6. Sugar and activities: Simon Schamijer fixed a bug that was preventing the display of “myself” in the Friends View. Simon modified the behavior of the network icons (AP and MeshDevice) in the Mesh View; they no longer blink when activated—instead, the border circle turns from colored to white. This is in order to save power since blinking graphics require the system to wake up and use power unnecessarily. Simon also made some adjustments to the behavior of the Browse Activity: it now starts with the Browse Tab open; the warning page for about:config has been disabled; browse history has been limited to 50 entries; the history entries are displayed in pages of 15 entries each for both the back and forward buttons. Marco Pesenti Gritti tracked down/fixed a few issues with the media players and mime associations.
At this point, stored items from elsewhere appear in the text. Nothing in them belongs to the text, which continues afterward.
**src/rtl/lsbse_pkg.sv**
```systemverilog
package lsbse_pkg;

    localparam int MSG_BYTES   = 1024;
    localparam int QUEUE_DEPTH = 4;
    localparam int BANKS       = 4;

    localparam logic CMD_WRITE = 1'b0;
    localparam logic CMD_PIXEL = 1'b1;

    typedef enum logic [1:0] {
        REG_BITS_PER_COMPONENT = 2'd0,
        REG_ALL_CHANNELS       = 2'd1,
        REG_MESSAGE_LENGTH     = 2'd2,
        REG_PIXEL_COUNT        = 2'd3
    } cfg_index_t;

    typedef struct packed {
        logic       cmd;
        logic [9:0] byte_address;
        logic [7:0] message_byte;
        logic       frame_start;
        logic [7:0] in_blue;
        logic [7:0] in_green;
        logic [7:0] in_red;
    } item_t;

    typedef struct packed {
        logic [7:0] out_blue;
        logic [7:0] out_green;
        logic [7:0] out_red;
        logic       capacity_error;
    } result_t;

    typedef struct packed {
        logic [3:0]  bits_per_component;
        logic        all_channels;
        logic [10:0] message_length;
        logic [23:0] pixel_count;
    } cfg_t;

    typedef struct packed {
        logic        cmd;
        logic [9:0]  byte_address;
        logic [7:0]  message_byte;
        logic        capacity_error;
        logic        use_blue;
        logic        use_green;
        logic        use_red;
        logic [23:0] bit_position;
        logic [7:0]  blue;
        logic [7:0]  green;
        logic [7:0]  red;
    } entry_t;

endpackage

```
**src/rtl/lsbse_front.sv**
```systemverilog
module lsbse_front #(
    parameter int MSG_BYTES = lsbse_pkg::MSG_BYTES
) (
    input  logic                   clk,
    input  logic                   rst_n,
    input  logic                   cfg_we,
    input  lsbse_pkg::cfg_index_t  cfg_index,
    input  logic [23:0]            cfg_data,
    input  logic                   push,
    input  lsbse_pkg::item_t       item,
    input  logic                   q_full,
    output logic                   q_push,
    output lsbse_pkg::entry_t      q_entry,
    output lsbse_pkg::cfg_t        cfg
);

    localparam int LW = $clog2(MSG_BYTES + 1);
    localparam int BW = LW + 3;

    lsbse_pkg::cfg_t cfg_reg;
    lsbse_pkg::cfg_t cfg_next;
    logic [23:0]     pos_reg;
    logic [23:0]     pos_next;

    logic [LW-1:0] len_sat;
    logic [BW-1:0] total_bits;
    logic          bad;
    logic [23:0]   p0;
    logic [25:0]   q0;
    logic [25:0]   q1;
    logic [25:0]   q2;
    logic [25:0]   tb;
    logic          h0;
    logic          h1;
    logic          h2;
    logic [5:0]    b1x;
    logic [5:0]    b2x;
    logic [5:0]    b3x;
    logic [5:0]    adv;
    logic          pixel_accept;

    assign cfg = cfg_reg;

    always_comb
    begin
        cfg_next = cfg_reg;
        if (cfg_we)
        begin
            case (cfg_index)
                lsbse_pkg::REG_BITS_PER_COMPONENT: cfg_next.bits_per_component = cfg_data[3:0];
                lsbse_pkg::REG_ALL_CHANNELS:       cfg_next.all_channels       = cfg_data[0];
                lsbse_pkg::REG_MESSAGE_LENGTH:     cfg_next.message_length     = cfg_data[10:0];
                lsbse_pkg::REG_PIXEL_COUNT:        cfg_next.pixel_count        = cfg_data[23:0];
                default:                           cfg_next = cfg_reg;
            endcase
        end
    end

    always_comb
    begin
        if (32'(cfg_reg.message_length) > 32'(MSG_BYTES))
            len_sat = LW'(MSG_BYTES);
        else
            len_sat = LW'(cfg_reg.message_length);
        total_bits = {len_sat, 3'b000};
        bad = (cfg_reg.bits_per_component == 4'd0) || (cfg_reg.bits_per_component > 4'd8) ||
              (32'(total_bits) > 32'(cfg_reg.pixel_count));

        p0  = item.frame_start ? 24'd0 : pos_reg;
        b1x = 6'(cfg_reg.bits_per_component);
        b2x = 6'({cfg_reg.bits_per_component, 1'b0});
        b3x = b1x + b2x;
        q0  = {2'b00, p0};
        q1  = q0 + 26'(b1x);
        q2  = q0 + 26'(b2x);
        tb  = 26'(total_bits);
        h0  = q0 < tb;
        h1  = q1 < tb;
        h2  = q2 < tb;

        if (cfg_reg.all_channels)
            adv = h2 ? b3x : (h1 ? b2x : (h0 ? b1x : 6'd0));
        else
            adv = h0 ? b1x : 6'd0;

        pixel_accept = push && !q_full && (item.cmd == lsbse_pkg::CMD_PIXEL);
        pos_next     = pos_reg;
        if (pixel_accept)
            pos_next = bad ? p0 : (p0 + 24'(adv));
    end

    always_comb
    begin
        q_push                 = push && !q_full;
        q_entry.cmd            = item.cmd;
        q_entry.byte_address   = item.byte_address;
        q_entry.message_byte   = item.message_byte;
        q_entry.capacity_error = bad;
        q_entry.use_blue       = cfg_reg.all_channels && h0;
        q_entry.use_green      = cfg_reg.all_channels && h1;
        q_entry.use_red        = cfg_reg.all_channels ? h2 : h0;
        q_entry.bit_position   = p0;
        q_entry.blue           = item.in_blue;
        q_entry.green          = item.in_green;
        q_entry.red            = item.in_red;
    end

    always_ff @(posedge clk or negedge rst_n)
    begin
        if (!rst_n)
        begin
            cfg_reg.bits_per_component <= 4'd1;
            cfg_reg.all_channels       <= 1'b0;
            cfg_reg.message_length     <= 11'd0;
            cfg_reg.pixel_count        <= 24'd0;
            pos_reg                    <= 24'd0;
        end
        else
        begin
            cfg_reg <= cfg_next;
            pos_reg <= pos_next;
        end
    end

endmodule

```
**config.mk**
```make
export PLATFORM = sky130hd
export DESIGN_NAME = lsbse_front
export DESIGN_NICKNAME = d
export VERILOG_FILES = /design/src/rtl/lsbse_pkg.sv /design/src/rtl/lsbse_front.sv
export SDC_FILE = /design/constraint.sdc
export NUM_CORES = 1
export LEC_CHECK = 0
export ABC_AREA = 1
export BUFFER_PORTS_ARGS = -buffer_cell sky130_fd_sc_hd__buf_4
export CORE_MARGIN = 2
export CORE_UTILIZATION = 44
export CTS_BUF_LIST = sky130_fd_sc_hd__clkbuf_8
export DETAILED_ROUTE_END_ITERATION = 10
export PLACE_DENSITY = 0.7
export SYNTH_ARGS = -nofsm -noshare
export SYNTH_HDL_FRONTEND = slang
export SYNTH_SLANG_ARGS = --single-unit
```
**constraint.sdc**
```tcl
create_clock -name clk -period 6.7 [get_ports clk]
set_input_delay 1.005 -clock clk [delete_from_list [all_inputs] [get_ports clk]]
set_output_delay 1.005 -clock clk [all_outputs]
set_load 0.02 [all_outputs]
```
==> flow_summary.json <==
{
  "outcome": "finished, final reports clean",
  "ir_drop_uv": 145,
  "synth-seq-cells": 64,
  "stdcell_count": 1163,
  "p_leak_nw": 3.84,
  "antenna_cells": 0,
  "postCtsHoldBufs": 0,
  "layout_common_cells": "nand2_1 (212), inv_1 (118), buf_4 (109)",
  "cts.sinks": 64,
  "port_buffers": 102,
  "final_common_cell": "nand2_1",
  "post-place-cells": 1147,
  "required_ps": 6960,
  "place_congestion": 0.979,
  "cpPeakStageDelay_ps": 450,
  "start_util_pct": 44.6,
  "die_w_um": 125,
  "synthFlopType": "dfrtp_1",
  "vias": 6068,
  "yosysWarnings": 0,
  "final_max_slew_viol_count": 0,
  "root_buffer": "clkbuf_8",
  "row_count": 44,
  "nets": 1108,
  "firstDrtPassIters": 5,
  "min_path_type": "flip-flop to flip-flop",
  "dp_hpwl_um": 14400,
  "post-route-min-period_ps": 6070,
  "power_density_nw_per_um2": 215,
  "htreeDepth": 3,
  "synth_cell_types": 49,
  "period_share_pct": 90.6,
  "tightest_slew_ps": 861,
  "synth_edf_count": 0,
  "setup_tns_ps": 0,
  "syn_avg_cell_area_sq_um": 7.04,
  "crit_top_cell": "nand2_1",
  "path_clk_slew_ps": 80,
  "post_drt_wl_per_cell_um": 15.7,
  "synthArstFlopShare_pct": 100,
  "drtIter0Drc": 405,
  "cp.arrival_ps": 6320,
  "drv_cap": 0,
  "io_pins": 187,
  "grt_max_degree": 65,
  "cpMaxStageDelayCell": "fa_1",
  "avgViaCountPerCell": 5.22,
  "grt_pass1_vias": 5691,
  "core-area_sq_um": 14400,
  "synth_top_area_share_pct": 24.6,
  "seq_area_frac_synth_pct": 25.0,
  "synth_area_leaders": "dfrtp_1 (25%), nand2_1 (12%), ha_1 (11%)",
  "synth_top_cell_by_area": "dfrtp_1",
  "power.total_mw": 1.57,
  "worstSetupStartpointType": "input pin",
  "postRouteAntennaNets": 0,
  "cts_tree": "done",
  "numCtsBuffers": 9,
  "insertion_delay_ps": 370,
  "crit_type": "input pin to flip-flop",
  "antenna_found_initial": 0,
  "synthesis.area_sq_um": 6400,
  "area_delta_synth_final_pct": 13.6,
  "synth_nets": 1044,
  "largest_reg_flops": 40,
  "clk_path_buf_depth": 2,
  "rsz0062_at_grt": "no",
  "finalSetupViolCount": 0,
  "slew_headroom_pct": 42.6,
  "skew_ps": 12.1,
  "layout-drive-gt1-share_pct": 19.7,
  "grt_usage_pct": 23.6,
  "finalHoldViolations": 0,
  "drc": 0,
  "routed_wl_um": 18200,
  "die_y_um": 125,
  "die_area_sq_um": 15500,
  "synthCells": 910,
  "critPathCaptureType": "flip-flop",
  "overflow": 0,
  "clock.fmax_mhz": 165,
  "grt_pass1_wl_um": 29500,
  "path_max_fanout": 19,
  "cts_setup_buffers": 0
}
[stage by stage]
step           util [%]  hold WS [ps]  cell area (sq um)  setup WS, ps
5_1_grt            50.6           541               7270           166
2_1_floorplan         -           449               6400           944
6_report           50.6           517               7270           633
3_5_place_dp       49.0           499               7040           322
4_1_cts            50.6           518               7270           656
3_3_place_gp       49.0           500               7040           527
Thanks to the efforts of the team at NATE-LSI, Universidade de São Paulo, Paint now resumes from the Journal. Erik Blankinship and Bakhtiar Mikhak have re- enabled picture deletion in the Record Activity.

7. Journal and datastore: Tomeu Vizoso profiled, studied and improved the performance of the datastore with Marco and Ben Saller. They fixed the worst bottlenecks in both the datastore and Journal. Preview images had been incorrectly stored, causing slow updates and retrieval of results, high memory usage, and the waste of flash space. Updates were being flushed to the index too often, causing fragmentation in the jffs2 file system to the point that, at startup, the garbage-collector thread took much of the CPU—enough for some services to remain stuck until they were restarted. Improvements were made to the performance and memory consumption of the datastore’s use of Xapian (the search engine). After further testing we hoping to incorporate the changes into Trial-3, as they represent a significant performance improvement.

Along with Dave Woodhouse, they tracked down the “white journal” problem (trac #3978). David looked at the associated JFFS2 problem; initial diagnosis is fairly much as expected; one of the fixes is to change the criteria for when garbage collection (GC) is triggered. We had been running GC only when we actually need the space, but we should probably do it when we have a lot of obsolete nodes, even if we don't yet need the space. Simon Schamijer corrected the way the Journal displays bundles by exploiting .activity information (trac #3757). Tomeu also worked on a problem regarding the recreation of the datastore index on mount failure of removable devices (trac #3180). He also fixed tags field in the detail view (trac #3180) and refreshed the toolbar filters when an entry is created (trac #3790).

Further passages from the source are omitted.